Scan the entries below. List each line with "Yosys".

Start of PROVIDED INFORMATION

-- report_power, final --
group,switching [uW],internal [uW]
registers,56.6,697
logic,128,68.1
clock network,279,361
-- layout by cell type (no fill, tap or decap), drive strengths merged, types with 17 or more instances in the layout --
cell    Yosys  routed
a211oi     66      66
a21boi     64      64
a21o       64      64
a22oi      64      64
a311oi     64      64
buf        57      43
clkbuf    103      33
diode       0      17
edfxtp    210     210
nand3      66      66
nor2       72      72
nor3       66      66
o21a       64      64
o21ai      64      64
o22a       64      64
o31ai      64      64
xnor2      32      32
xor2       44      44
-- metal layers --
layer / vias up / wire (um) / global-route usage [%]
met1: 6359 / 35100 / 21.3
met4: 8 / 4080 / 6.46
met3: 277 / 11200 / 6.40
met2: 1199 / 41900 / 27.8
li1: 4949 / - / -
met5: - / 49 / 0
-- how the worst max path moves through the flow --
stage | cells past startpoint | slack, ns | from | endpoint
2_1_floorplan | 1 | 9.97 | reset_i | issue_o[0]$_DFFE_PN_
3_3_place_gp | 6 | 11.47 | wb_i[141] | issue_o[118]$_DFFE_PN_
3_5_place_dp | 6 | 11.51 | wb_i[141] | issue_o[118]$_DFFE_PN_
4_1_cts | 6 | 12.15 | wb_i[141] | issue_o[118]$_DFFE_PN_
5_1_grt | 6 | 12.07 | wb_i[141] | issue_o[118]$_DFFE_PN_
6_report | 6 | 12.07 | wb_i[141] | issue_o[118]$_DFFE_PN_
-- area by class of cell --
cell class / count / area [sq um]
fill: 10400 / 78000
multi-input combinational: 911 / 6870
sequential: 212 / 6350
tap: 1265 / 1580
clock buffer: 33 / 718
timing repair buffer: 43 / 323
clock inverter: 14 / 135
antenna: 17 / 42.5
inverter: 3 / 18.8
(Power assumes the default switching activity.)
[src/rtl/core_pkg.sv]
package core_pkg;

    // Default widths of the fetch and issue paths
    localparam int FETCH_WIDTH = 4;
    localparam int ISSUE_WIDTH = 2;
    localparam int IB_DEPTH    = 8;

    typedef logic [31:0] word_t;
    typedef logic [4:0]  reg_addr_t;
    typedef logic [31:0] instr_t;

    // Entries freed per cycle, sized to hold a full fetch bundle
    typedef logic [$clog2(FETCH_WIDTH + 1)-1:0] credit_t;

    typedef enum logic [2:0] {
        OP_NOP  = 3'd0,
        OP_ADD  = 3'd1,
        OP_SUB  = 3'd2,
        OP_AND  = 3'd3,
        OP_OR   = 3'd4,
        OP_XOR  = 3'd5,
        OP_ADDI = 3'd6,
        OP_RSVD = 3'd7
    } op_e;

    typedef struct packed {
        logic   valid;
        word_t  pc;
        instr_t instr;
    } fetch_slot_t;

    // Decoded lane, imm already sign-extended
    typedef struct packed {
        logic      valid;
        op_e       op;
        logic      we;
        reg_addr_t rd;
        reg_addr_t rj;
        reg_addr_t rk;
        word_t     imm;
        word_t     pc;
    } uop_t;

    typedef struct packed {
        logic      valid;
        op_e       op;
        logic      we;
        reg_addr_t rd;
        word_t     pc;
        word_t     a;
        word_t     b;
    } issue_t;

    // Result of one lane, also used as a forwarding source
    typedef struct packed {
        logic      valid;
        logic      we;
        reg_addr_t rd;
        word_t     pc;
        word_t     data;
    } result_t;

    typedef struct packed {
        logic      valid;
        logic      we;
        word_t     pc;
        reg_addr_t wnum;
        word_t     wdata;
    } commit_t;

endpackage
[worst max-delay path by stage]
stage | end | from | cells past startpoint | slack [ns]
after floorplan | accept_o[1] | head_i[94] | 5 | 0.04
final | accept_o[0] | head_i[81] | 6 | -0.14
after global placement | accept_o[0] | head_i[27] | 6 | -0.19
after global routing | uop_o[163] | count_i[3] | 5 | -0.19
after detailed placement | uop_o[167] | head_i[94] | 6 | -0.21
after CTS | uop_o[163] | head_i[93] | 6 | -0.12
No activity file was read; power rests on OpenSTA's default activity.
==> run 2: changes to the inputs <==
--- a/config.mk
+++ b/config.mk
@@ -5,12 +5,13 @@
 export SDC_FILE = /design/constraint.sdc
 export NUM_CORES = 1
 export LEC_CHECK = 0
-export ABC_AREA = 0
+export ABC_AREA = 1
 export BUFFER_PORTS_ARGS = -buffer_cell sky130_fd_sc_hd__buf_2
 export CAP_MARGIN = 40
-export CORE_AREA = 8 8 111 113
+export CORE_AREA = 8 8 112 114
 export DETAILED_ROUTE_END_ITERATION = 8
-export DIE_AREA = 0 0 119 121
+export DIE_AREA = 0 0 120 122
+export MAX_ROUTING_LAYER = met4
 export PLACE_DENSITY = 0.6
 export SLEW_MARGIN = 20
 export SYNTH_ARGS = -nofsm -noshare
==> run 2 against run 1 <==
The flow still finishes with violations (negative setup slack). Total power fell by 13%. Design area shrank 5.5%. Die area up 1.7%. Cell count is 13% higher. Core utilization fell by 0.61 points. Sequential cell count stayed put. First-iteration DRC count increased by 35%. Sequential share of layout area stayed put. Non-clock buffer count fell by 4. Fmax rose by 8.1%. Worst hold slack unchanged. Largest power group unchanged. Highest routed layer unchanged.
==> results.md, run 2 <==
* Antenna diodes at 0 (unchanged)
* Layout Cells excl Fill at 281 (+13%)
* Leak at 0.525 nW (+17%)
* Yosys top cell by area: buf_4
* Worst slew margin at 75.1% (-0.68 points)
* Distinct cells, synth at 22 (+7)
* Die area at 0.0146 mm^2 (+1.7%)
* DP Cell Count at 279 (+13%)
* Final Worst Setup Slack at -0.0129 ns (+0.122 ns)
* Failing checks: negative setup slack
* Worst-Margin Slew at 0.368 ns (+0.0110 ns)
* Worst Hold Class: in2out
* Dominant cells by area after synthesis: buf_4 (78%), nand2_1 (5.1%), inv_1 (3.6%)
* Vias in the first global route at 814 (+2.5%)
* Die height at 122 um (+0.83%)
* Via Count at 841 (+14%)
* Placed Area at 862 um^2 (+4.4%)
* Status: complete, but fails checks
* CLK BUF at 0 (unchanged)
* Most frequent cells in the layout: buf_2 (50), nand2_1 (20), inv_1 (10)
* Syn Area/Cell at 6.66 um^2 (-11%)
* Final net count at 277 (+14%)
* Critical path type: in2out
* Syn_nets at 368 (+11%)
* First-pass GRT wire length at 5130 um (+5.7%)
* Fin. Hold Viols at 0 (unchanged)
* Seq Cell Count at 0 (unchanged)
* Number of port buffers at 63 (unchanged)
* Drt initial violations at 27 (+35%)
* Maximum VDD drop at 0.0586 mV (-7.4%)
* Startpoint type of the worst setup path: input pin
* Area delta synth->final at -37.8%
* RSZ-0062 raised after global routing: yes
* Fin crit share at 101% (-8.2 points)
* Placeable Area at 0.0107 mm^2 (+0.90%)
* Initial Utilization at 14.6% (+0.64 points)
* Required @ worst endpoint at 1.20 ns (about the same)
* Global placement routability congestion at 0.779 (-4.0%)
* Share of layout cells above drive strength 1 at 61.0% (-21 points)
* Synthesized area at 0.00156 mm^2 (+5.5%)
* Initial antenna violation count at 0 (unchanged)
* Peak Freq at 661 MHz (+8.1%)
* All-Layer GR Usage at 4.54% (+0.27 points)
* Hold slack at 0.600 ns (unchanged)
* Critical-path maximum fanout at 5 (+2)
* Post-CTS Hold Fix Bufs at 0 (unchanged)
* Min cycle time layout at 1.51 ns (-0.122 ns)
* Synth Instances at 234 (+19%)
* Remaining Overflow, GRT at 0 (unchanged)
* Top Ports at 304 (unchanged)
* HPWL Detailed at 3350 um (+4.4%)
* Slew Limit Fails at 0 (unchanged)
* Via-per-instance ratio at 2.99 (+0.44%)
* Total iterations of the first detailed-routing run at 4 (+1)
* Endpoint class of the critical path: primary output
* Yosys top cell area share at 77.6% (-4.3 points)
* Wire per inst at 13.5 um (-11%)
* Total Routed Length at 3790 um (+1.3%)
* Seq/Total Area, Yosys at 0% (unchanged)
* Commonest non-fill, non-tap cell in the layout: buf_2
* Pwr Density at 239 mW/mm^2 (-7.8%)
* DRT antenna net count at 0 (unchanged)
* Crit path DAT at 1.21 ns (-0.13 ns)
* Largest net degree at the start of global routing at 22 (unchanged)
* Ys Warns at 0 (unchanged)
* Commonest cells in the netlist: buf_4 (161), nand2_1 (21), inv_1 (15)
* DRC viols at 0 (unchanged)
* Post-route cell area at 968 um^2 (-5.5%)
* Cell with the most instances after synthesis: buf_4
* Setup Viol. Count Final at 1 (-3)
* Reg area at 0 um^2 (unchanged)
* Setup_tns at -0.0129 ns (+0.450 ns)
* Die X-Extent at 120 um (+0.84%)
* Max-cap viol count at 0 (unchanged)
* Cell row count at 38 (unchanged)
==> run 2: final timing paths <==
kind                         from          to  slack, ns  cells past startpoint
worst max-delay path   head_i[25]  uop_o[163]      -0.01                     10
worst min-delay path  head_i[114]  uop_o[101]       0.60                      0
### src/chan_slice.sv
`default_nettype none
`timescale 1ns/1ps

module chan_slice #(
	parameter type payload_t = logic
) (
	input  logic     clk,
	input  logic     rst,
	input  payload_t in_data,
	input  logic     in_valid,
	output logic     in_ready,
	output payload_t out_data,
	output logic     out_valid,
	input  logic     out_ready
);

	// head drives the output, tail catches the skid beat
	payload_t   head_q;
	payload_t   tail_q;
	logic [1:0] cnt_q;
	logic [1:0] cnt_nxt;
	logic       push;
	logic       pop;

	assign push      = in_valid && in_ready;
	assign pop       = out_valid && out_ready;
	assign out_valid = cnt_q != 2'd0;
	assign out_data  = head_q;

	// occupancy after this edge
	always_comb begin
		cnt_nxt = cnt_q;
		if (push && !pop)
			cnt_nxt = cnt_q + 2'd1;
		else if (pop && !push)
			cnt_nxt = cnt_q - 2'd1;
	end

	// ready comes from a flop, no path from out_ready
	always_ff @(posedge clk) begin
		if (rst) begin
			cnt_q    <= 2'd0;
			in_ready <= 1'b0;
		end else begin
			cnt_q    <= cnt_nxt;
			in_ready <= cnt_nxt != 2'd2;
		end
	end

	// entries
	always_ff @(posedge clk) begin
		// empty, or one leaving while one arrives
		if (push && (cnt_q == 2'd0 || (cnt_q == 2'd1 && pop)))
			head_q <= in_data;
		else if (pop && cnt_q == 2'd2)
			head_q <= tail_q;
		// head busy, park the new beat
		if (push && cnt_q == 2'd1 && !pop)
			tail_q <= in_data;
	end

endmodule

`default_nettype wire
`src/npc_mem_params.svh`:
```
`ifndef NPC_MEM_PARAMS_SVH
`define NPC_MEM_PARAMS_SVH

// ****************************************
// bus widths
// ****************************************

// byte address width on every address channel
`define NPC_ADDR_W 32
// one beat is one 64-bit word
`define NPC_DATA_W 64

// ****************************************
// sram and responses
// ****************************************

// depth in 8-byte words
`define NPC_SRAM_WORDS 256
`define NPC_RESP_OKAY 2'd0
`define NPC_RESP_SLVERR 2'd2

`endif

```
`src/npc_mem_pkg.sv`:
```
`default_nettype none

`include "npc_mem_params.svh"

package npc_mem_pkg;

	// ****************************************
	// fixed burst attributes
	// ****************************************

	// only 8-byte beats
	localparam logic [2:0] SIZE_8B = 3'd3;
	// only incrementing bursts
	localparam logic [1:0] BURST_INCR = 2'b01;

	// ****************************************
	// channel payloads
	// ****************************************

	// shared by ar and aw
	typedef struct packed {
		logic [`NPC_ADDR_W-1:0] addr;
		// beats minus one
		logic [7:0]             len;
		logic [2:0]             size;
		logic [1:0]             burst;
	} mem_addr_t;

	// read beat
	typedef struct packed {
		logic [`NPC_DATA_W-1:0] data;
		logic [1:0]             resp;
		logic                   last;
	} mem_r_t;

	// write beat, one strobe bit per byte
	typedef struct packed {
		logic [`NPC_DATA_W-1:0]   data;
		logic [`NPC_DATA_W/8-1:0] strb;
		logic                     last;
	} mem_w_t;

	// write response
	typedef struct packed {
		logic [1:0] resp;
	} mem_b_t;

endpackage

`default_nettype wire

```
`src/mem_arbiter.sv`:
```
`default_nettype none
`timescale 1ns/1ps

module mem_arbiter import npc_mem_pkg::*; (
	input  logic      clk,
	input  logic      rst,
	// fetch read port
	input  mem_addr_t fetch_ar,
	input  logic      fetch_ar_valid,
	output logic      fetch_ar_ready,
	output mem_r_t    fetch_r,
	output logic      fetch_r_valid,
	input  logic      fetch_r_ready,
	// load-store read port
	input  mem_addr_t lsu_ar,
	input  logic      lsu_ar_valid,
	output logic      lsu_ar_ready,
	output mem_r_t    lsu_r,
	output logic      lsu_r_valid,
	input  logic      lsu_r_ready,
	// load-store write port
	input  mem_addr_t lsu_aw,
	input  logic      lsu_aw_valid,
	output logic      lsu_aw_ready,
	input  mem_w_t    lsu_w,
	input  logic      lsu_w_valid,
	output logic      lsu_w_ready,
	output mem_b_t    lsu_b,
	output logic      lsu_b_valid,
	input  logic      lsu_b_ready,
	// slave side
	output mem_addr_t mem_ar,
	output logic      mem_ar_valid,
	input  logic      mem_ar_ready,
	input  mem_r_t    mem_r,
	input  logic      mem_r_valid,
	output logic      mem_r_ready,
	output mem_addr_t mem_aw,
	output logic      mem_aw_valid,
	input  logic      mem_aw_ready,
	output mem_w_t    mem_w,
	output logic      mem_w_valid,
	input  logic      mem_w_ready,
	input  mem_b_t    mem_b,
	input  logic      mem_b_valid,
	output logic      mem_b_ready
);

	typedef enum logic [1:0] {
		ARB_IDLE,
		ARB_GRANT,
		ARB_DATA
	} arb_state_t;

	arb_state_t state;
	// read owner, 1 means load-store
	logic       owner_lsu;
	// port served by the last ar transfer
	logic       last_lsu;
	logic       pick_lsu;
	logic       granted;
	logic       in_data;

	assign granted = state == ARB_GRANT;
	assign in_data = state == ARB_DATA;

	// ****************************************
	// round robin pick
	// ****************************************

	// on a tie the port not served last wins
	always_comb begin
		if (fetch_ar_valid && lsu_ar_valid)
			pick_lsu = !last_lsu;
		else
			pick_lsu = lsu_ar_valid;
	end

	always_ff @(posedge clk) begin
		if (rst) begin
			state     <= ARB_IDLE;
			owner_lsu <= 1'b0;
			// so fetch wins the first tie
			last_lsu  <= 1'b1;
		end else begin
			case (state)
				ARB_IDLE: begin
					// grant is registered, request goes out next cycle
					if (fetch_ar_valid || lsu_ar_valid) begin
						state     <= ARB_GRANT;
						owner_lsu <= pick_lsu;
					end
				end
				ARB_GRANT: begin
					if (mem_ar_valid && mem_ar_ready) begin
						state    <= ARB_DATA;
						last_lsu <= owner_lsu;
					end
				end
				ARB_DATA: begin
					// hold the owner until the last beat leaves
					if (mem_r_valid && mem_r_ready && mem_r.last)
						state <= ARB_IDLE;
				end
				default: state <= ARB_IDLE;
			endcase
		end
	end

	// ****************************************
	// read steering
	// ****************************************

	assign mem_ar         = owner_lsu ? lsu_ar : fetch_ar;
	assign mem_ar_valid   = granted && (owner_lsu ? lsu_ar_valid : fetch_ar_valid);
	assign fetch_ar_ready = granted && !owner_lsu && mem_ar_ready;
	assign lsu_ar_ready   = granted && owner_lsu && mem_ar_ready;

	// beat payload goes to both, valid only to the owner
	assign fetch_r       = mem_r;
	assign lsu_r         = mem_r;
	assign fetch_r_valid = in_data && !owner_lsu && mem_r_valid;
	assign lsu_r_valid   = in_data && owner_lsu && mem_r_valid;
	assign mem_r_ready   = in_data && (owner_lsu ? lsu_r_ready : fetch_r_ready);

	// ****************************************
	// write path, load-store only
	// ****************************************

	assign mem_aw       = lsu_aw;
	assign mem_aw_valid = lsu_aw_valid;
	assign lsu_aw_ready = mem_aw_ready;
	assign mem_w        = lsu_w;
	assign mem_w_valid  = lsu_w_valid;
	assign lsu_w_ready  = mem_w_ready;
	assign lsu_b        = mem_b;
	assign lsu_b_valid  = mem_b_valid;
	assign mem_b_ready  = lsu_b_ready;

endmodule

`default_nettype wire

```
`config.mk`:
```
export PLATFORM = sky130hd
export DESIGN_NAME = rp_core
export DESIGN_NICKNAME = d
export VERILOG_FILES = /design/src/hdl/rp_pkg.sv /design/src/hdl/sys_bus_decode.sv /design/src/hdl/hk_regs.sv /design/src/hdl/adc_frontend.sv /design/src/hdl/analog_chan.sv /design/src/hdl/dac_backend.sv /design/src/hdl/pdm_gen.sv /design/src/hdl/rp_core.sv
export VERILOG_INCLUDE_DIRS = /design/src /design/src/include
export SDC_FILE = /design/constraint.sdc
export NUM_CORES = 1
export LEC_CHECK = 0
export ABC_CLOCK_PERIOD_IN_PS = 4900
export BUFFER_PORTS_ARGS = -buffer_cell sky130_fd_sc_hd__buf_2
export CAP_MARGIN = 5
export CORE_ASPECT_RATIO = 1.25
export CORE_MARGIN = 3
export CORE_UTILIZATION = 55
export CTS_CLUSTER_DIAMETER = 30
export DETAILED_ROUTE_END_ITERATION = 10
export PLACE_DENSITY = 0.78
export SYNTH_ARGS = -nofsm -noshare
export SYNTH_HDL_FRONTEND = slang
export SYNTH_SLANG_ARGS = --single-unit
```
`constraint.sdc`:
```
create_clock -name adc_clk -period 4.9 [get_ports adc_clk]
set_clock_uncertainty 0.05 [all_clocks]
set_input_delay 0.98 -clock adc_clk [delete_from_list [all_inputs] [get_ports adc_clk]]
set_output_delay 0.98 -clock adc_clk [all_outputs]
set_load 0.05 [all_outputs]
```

End of PROVIDED INFORMATION

§ **ANSWER SECTION**
cell    Yosys  routed
* Yosys top cell by area: buf_4
* Yosys top cell area share at 77.6% (-4.3 points)
* Seq/Total Area, Yosys at 0% (unchanged)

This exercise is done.